◆ **EXERCISE DETAILS**:
Below are the records. Retype exactly the lines between the lines holding "if (data_sel) begin" and "SETUP: begin", inclusive.

Collected data entries:
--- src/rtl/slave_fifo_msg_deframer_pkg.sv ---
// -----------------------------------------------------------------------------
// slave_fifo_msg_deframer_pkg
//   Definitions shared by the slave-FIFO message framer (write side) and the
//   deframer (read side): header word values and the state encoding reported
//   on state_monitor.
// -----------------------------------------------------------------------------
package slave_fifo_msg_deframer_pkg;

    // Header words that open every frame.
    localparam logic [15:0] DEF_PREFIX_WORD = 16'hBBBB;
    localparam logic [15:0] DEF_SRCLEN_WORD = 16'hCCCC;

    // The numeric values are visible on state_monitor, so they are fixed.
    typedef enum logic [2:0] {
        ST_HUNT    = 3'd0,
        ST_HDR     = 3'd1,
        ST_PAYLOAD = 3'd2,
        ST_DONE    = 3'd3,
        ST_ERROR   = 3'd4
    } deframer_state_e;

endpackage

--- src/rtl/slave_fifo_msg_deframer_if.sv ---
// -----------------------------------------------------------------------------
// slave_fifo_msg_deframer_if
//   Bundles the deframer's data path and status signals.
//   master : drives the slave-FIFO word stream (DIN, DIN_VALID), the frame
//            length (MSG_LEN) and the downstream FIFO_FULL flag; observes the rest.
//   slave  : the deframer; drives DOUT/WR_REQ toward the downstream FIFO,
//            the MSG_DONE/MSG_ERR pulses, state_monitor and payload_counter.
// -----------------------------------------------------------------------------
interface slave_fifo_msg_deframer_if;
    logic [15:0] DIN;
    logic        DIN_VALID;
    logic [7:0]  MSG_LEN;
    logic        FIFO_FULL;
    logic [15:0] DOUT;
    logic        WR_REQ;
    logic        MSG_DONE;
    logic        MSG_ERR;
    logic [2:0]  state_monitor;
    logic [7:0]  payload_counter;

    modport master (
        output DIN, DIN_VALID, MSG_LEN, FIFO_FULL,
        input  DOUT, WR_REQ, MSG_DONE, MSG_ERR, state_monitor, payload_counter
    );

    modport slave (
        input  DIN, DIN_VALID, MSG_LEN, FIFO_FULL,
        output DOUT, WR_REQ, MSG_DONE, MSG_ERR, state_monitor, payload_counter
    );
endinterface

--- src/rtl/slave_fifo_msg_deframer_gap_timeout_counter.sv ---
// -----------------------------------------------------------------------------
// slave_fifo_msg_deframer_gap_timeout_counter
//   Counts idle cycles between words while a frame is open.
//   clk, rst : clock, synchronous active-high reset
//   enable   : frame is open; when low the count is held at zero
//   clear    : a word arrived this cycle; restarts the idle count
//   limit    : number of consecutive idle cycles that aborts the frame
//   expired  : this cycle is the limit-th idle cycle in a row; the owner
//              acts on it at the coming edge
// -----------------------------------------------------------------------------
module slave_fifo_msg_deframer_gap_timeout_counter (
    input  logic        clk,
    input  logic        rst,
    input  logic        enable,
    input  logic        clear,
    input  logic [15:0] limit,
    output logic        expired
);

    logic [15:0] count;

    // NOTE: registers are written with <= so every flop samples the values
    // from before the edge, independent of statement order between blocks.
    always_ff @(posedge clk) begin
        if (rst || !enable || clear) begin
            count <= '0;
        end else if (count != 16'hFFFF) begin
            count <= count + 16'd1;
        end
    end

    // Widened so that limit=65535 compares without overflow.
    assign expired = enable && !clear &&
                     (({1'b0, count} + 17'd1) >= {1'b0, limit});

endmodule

...

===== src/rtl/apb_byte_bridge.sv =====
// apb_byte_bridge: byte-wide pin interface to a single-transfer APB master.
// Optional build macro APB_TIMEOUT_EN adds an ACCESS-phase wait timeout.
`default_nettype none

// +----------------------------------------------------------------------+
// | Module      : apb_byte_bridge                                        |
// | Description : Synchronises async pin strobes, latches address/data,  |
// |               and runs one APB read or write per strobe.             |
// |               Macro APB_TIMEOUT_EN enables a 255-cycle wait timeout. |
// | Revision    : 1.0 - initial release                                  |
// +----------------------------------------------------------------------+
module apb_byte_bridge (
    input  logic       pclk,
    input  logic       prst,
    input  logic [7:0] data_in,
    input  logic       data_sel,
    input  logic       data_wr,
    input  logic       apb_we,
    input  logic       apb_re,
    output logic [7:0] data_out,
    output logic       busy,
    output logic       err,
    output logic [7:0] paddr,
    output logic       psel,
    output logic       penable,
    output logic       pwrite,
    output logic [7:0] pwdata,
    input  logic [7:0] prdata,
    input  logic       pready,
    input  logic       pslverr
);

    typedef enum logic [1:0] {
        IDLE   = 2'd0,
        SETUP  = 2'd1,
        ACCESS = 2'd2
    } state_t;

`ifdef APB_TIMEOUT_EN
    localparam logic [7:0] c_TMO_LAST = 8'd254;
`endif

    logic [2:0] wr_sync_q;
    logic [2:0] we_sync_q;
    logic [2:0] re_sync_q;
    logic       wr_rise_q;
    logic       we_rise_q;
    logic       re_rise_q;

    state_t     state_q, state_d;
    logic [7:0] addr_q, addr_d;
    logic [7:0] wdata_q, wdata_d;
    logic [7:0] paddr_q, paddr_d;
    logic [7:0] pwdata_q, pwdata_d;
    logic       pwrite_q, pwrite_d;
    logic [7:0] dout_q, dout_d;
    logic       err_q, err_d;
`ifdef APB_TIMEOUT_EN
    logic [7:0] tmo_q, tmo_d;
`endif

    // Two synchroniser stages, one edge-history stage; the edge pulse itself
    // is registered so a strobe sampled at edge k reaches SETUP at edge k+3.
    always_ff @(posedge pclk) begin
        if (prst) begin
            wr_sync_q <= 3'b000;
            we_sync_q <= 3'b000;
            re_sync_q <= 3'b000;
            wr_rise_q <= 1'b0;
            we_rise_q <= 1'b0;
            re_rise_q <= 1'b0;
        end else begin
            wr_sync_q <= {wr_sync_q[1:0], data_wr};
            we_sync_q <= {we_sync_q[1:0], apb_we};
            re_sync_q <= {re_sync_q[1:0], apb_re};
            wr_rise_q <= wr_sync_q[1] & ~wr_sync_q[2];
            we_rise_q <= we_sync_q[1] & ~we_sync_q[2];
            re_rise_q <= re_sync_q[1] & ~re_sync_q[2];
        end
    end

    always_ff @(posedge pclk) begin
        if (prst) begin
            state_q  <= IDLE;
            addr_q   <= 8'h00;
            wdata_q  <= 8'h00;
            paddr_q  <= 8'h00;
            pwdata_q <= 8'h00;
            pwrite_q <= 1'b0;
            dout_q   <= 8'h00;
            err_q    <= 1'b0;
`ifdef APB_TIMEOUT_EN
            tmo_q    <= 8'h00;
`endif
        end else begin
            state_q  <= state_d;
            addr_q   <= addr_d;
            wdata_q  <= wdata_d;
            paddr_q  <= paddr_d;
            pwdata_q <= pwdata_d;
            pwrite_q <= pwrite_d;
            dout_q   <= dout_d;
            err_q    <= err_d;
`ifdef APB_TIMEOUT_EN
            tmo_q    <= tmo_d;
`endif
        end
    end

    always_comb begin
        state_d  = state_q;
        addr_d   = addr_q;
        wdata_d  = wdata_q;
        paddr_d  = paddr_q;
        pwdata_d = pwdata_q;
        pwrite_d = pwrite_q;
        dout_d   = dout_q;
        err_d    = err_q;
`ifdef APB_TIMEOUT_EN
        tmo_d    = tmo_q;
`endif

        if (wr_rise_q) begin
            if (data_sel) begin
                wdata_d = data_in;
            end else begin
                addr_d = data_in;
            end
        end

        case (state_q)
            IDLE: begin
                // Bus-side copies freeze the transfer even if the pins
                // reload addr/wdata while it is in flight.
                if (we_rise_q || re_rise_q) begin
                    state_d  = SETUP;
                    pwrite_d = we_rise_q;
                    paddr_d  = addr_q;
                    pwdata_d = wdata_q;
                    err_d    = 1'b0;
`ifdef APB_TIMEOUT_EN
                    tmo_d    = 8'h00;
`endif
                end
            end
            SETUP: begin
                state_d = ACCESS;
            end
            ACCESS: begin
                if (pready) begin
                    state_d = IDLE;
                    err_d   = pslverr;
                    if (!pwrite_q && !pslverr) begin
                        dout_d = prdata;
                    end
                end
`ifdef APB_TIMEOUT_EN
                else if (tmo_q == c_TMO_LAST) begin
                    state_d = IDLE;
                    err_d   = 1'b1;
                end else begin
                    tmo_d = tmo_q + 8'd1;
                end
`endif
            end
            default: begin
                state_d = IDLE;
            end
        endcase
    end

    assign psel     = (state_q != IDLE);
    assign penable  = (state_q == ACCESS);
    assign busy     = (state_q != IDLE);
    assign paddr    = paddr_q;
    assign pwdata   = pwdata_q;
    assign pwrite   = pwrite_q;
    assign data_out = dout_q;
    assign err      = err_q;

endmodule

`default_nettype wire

◆ **TASK OUTPUT**:
            if (data_sel) begin
                wdata_d = data_in;
            end else begin
                addr_d = data_in;
            end
        end

        case (state_q)
            IDLE: begin
                // Bus-side copies freeze the transfer even if the pins
                // reload addr/wdata while it is in flight.
                if (we_rise_q || re_rise_q) begin
                    state_d  = SETUP;
                    pwrite_d = we_rise_q;
                    paddr_d  = addr_q;
                    pwdata_d = wdata_q;
                    err_d    = 1'b0;
`ifdef APB_TIMEOUT_EN
                    tmo_d    = 8'h00;
`endif
                end
            end
            SETUP: begin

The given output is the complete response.